In order to become a licensed IFA, you need to complete a diploma-level qualification, such as the Diploma in Financial Planning (DipFP) (formerly the Advanced Financial Planning Certificate), or ideally the Advanced Diploma in Financial Planning (ADFP). The IFA must pass advanced exams to obtain these. While taxation is a mandatory qualification, students can choose to specialize in other subjects such as pensions and investments. Additionally, the advisor must possess an FCA-accredited Statement of Professional Standing (SPS). This will attest to their qualifications. They will also be listed on the FCA's register. Ask to see it if it isn't displayed in their office. Certified Financial Planner or Chartered Financial Planner are the top qualifications IFAs can get, which puts them up there with accountants.
In the event that you believe you've been misadvised, you should collect as much paperwork as possible. Next, write the firm that sold you the product and explain clearly and concisely why you believe they made a mistake.
The Financial Ombudsman Service, which offers compensation awards, can take your complaint if you are not satisfied with the firm's response. Reclaiming is a free service, so don't pay to reclaim, you'll just lose even more money.
Visit the Financial Ombudsman Service website for more information on filing a claim.

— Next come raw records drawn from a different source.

<file path="src/hw/rtl/u2tf_pkg.sv">
`timescale 1ns / 1ps
package u2tf_pkg;

	localparam int CHUNK_W = 64;
	localparam int CHARS_W = 4;
	localparam int FMT_W   = 2;

	// format selector bits; format three falls on binary
	localparam int FMT_DEC_BIT = 0;
	localparam int FMT_BIN_BIT = 1;

	localparam logic [7:0] CH_ZERO     = 8'h30;
	localparam logic [7:0] CH_X        = 8'h78;
	localparam logic [7:0] CH_B        = 8'h62;
	localparam logic [7:0] CH_HEX_BASE = 8'h57;  // 'a' - 10

	typedef enum logic [4:0] {
		ST_IDLE   = 5'b00001,
		ST_CONV   = 5'b00010,
		ST_PRE0   = 5'b00100,
		ST_PRE1   = 5'b01000,
		ST_DIGITS = 5'b10000
	} state_t;

	typedef struct packed {
		logic load;
		logic conv_step;
		logic digit_step;
		logic is_bin;
		logic is_dec;
	} shift_ctrl_t;

	function automatic logic [7:0] digit_char(input logic [3:0] d);
		logic [7:0] c;
		if (d < 4'd10) begin
			c = CH_ZERO + {4'b0000, d};
		end else begin
			c = CH_HEX_BASE + {4'b0000, d};
		end
		return c;
	endfunction

endpackage

</file>
<file path="src/hw/rtl/u2tf_shift_unit.sv">
`timescale 1ns / 1ps
module u2tf_shift_unit #(
	parameter int VALUE_BITS     = 128,
	parameter int DECIMAL_DIGITS = 40
) (
	input  logic                     clk,
	input  u2tf_pkg::shift_ctrl_t    ctrl,
	input  logic [VALUE_BITS-1:0]    load_value,
	output logic [3:0]               digit
);
	import u2tf_pkg::*;

	localparam int HEX_W = ((VALUE_BITS + 3) / 4) * 4;
	localparam int BCD_W = DECIMAL_DIGITS * 4;

	logic [HEX_W-1:0] val_q;
	logic [BCD_W-1:0] bcd_q;
	logic [BCD_W-1:0] bcd_adj;

	// add-3 on every digit of 5 or more, then one shift doubles the register
	always_comb begin
		for (int g = 0; g < DECIMAL_DIGITS; g++) begin
			if (bcd_q[4*g +: 4] >= 4'd5) begin
				bcd_adj[4*g +: 4] = bcd_q[4*g +: 4] + 4'd3;
			end else begin
				bcd_adj[4*g +: 4] = bcd_q[4*g +: 4];
			end
		end
	end

	always_ff @(posedge clk) begin
		if (ctrl.load) begin
			val_q <= HEX_W'(load_value);
			bcd_q <= '0;
		end else if (ctrl.conv_step) begin
			bcd_q <= {bcd_adj[BCD_W-2:0], val_q[VALUE_BITS-1]};
			val_q <= val_q << 1;
		end else if (ctrl.digit_step) begin
			if (ctrl.is_dec) begin
				bcd_q <= bcd_q << 4;
			end else if (ctrl.is_bin) begin
				val_q <= val_q << 1;
			end else begin
				val_q <= val_q << 4;
			end
		end
	end

	always_comb begin
		if (ctrl.is_dec) begin
			digit = bcd_q[BCD_W-1 -: 4];
		end else if (ctrl.is_bin) begin
			digit = {3'b000, val_q[VALUE_BITS-1]};
		end else begin
			digit = val_q[HEX_W-1 -: 4];
		end
	end

endmodule

</file>
<file path="src/hw/rtl/uint128_to_text_formatter_unit.sv">
`timescale 1ns / 1ps
// Hex and binary items pass ST_PRE0, ST_PRE1 and ST_DIGITS; decimal items pass ST_CONV
// and then ST_DIGITS. One digit per cycle through the digit shift register, unless the
// output stalls, sets the text phase; the decimal conversion is one double-dabble step
// per cycle. One item at a time: the next item is taken the cycle after the last
// digit. arst_n clears the sequencer, chunk packer and output valid; data registers
// are not reset.
module uint128_to_text_formatter_unit #(
	parameter int VALUE_BITS       = 128,
	parameter int DECIMAL_DIGITS   = 40,
	parameter int CHARS_PER_RESULT = 8
) (
	input  logic         clk,
	input  logic         arst_n,
	input  logic         s_axis_tvalid,
	output logic         s_axis_tready,
	input  logic [127:0] s_axis_tdata,  // value_high[63:0], value_low[127:64]
	input  logic [1:0]   s_axis_tuser,  // format[1:0]
	output logic         m_axis_tvalid,
	input  logic         m_axis_tready,
	output logic [71:0]  m_axis_tdata,  // text_chunk[63:0], chunk_chars[67:64], zero
	output logic         m_axis_tlast   // last_chunk
);
	import u2tf_pkg::*;

	localparam int NIBBLES = (VALUE_BITS + 3) / 4;
	localparam int CNT_MAX = (VALUE_BITS > DECIMAL_DIGITS) ? VALUE_BITS : DECIMAL_DIGITS;
	localparam int CNT_W   = $clog2(CNT_MAX + 1);

	state_t             state_q;
	logic [CNT_W-1:0]   cnt_q;
	logic               lead_q;
	logic               is_bin_q;
	logic               is_dec_q;
	logic [CHUNK_W-1:0] chunk_q;
	logic [CHARS_W-1:0] fill_q;
	logic               out_valid_q;
	logic [CHUNK_W-1:0] out_data_q;
	logic [CHARS_W-1:0] out_chars_q;
	logic               out_last_q;

	logic               accept;
	logic               out_free;
	logic               emit;
	logic               emit_last;
	logic [7:0]         emit_char;
	logic [CHUNK_W-1:0] chunk_new;
	logic [CHARS_W-1:0] fill_new;
	logic               flush;
	logic               go;
	logic [3:0]         digit;
	logic [127:0]       value_full;
	shift_ctrl_t        sctrl;

	assign s_axis_tready = (state_q == ST_IDLE);
	assign accept        = s_axis_tvalid && s_axis_tready;
	assign value_full    = {s_axis_tdata[63:0], s_axis_tdata[127:64]};
	assign out_free      = !out_valid_q || m_axis_tready;

	always_comb begin
		emit      = 1'b0;
		emit_last = 1'b0;
		emit_char = CH_ZERO;
		case (state_q)
			ST_PRE0: begin
				emit = 1'b1;
			end
			ST_PRE1: begin
				emit      = 1'b1;
				emit_char = is_bin_q ? CH_B : CH_X;
			end
			ST_DIGITS: begin
				// leading zeros are dropped, but the final digit always goes out
				emit      = !(lead_q && (digit == 4'd0) && (cnt_q != CNT_W'(1)));
				emit_last = (cnt_q == CNT_W'(1));
				emit_char = digit_char(digit);
			end
			default: begin
				emit = 1'b0;
			end
		endcase
	end

	always_comb begin
		chunk_new = chunk_q;
		for (int b = 0; b < 8; b++) begin
			if (fill_q == CHARS_W'(b)) begin
				chunk_new[CHUNK_W-1-8*b -: 8] = emit_char;
			end
		end
		fill_new = fill_q + CHARS_W'(1);
		flush    = emit && ((fill_new == CHARS_W'(CHARS_PER_RESULT)) || emit_last);
		go       = !flush || out_free;
	end

	assign sctrl.load       = accept;
	assign sctrl.conv_step  = (state_q == ST_CONV);
	assign sctrl.digit_step = (state_q == ST_DIGITS) && go;
	assign sctrl.is_bin     = is_bin_q;
	assign sctrl.is_dec     = is_dec_q;

	u2tf_shift_unit #(
		.VALUE_BITS    (VALUE_BITS),
		.DECIMAL_DIGITS(DECIMAL_DIGITS)
	) u_shift (
		.clk       (clk),
		.ctrl      (sctrl),
		.load_value(value_full[VALUE_BITS-1:0]),
		.digit     (digit)
	);

	always_ff @(posedge clk or negedge arst_n) begin
		if (!arst_n) begin
			state_q     <= ST_IDLE;
			cnt_q       <= '0;
			lead_q      <= 1'b0;
			is_bin_q    <= 1'b0;
			is_dec_q    <= 1'b0;
			chunk_q     <= '0;
			fill_q      <= '0;
			out_valid_q <= 1'b0;
		end else begin
			if (emit && go && flush) begin
				out_valid_q <= 1'b1;
			end else if (m_axis_tready) begin
				out_valid_q <= 1'b0;
			end
			if (emit && go) begin
				if (flush) begin
					chunk_q <= '0;
					fill_q  <= '0;
				end else begin
					chunk_q <= chunk_new;
					fill_q  <= fill_new;
				end
			end
			case (state_q)
				ST_IDLE: begin
					if (accept) begin
						is_bin_q <= s_axis_tuser[FMT_BIN_BIT];
						is_dec_q <= !s_axis_tuser[FMT_BIN_BIT] && s_axis_tuser[FMT_DEC_BIT];
						lead_q   <= 1'b1;
						if (s_axis_tuser[FMT_BIN_BIT]) begin
							cnt_q   <= CNT_W'(VALUE_BITS);
							state_q <= ST_PRE0;
						end else if (s_axis_tuser[FMT_DEC_BIT]) begin
							cnt_q   <= CNT_W'(VALUE_BITS);
							state_q <= ST_CONV;
						end else begin
							cnt_q   <= CNT_W'(NIBBLES);
							state_q <= ST_PRE0;
						end
					end
				end
				ST_CONV: begin
					if (cnt_q == CNT_W'(1)) begin
						cnt_q   <= CNT_W'(DECIMAL_DIGITS);
						state_q <= ST_DIGITS;
					end else begin
						cnt_q <= cnt_q - CNT_W'(1);
					end
				end
				ST_PRE0: begin
					if (go) begin
						state_q <= ST_PRE1;
					end
				end
				ST_PRE1: begin
					if (go) begin
						state_q <= ST_DIGITS;
					end
				end
				ST_DIGITS: begin
					if (go) begin
						cnt_q <= cnt_q - CNT_W'(1);
						if (emit) begin
							lead_q <= 1'b0;
						end
						if (cnt_q == CNT_W'(1)) begin
							state_q <= ST_IDLE;
						end
					end
				end
				default: begin
					state_q <= ST_IDLE;
				end
			endcase
		end
	end

	always_ff @(posedge clk) begin
		if (emit && go && flush) begin
			out_data_q  <= chunk_new;
			out_chars_q <= fill_new;
			out_last_q  <= emit_last;
		end
	end

	assign m_axis_tvalid = out_valid_q;
	assign m_axis_tdata  = {4'b0000, out_chars_q, out_data_q};
	assign m_axis_tlast  = out_last_q;

	a_chars_range: assert property (@(posedge clk) disable iff (!arst_n)
		out_valid_q |-> (out_chars_q != '0) && (out_chars_q <= CHARS_W'(CHARS_PER_RESULT)))
		else $error("output word with bad character count");

	a_full_unless_last: assert property (@(posedge clk) disable iff (!arst_n)
		(out_valid_q && !out_last_q) |-> (out_chars_q == CHARS_W'(CHARS_PER_RESULT)))
		else $error("short word before last word");

	a_packer_empty: assert property (@(posedge clk) disable iff (!arst_n)
		accept |-> (fill_q == '0) && (chunk_q == '0))
		else $error("chunk packer not empty at new item");

	a_digit_count: assert property (@(posedge clk) disable iff (!arst_n)
		(state_q == ST_DIGITS) |-> (cnt_q != '0))
		else $error("digit counter ran out");

endmodule

</file>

Remember that 'low risk' does not mean 'no risk' when it comes to investing. Losing your money is still a possibility. There are no grounds for complaint if the advisor explains this. However, if they said you couldn't lose money with a product and you did, then they misled you. Basically, you're complaining about the way you were sold investments, not about their performance.
Let's start with an example that isn't financial. Imagine asking for a wifi-enabled TV in a store and telling the shop assistant that's what you want. Then you discover that the TV doesn't connect to WiFi when you take it home and use it. You were mis-sold the TV since it doesn't operate with the features you want it to.
Financial products are no different. You should select an advisor who advises you on products that suit your needs and most importantly, who explains to you exactly what the product does and does not do. Compensation may be available if they don't do this.
If the firm you used has gone bankrupt, you may still be able to get compensation. Financial Services Compensation Scheme (FSCS) - the last resort for compensation - is your best option.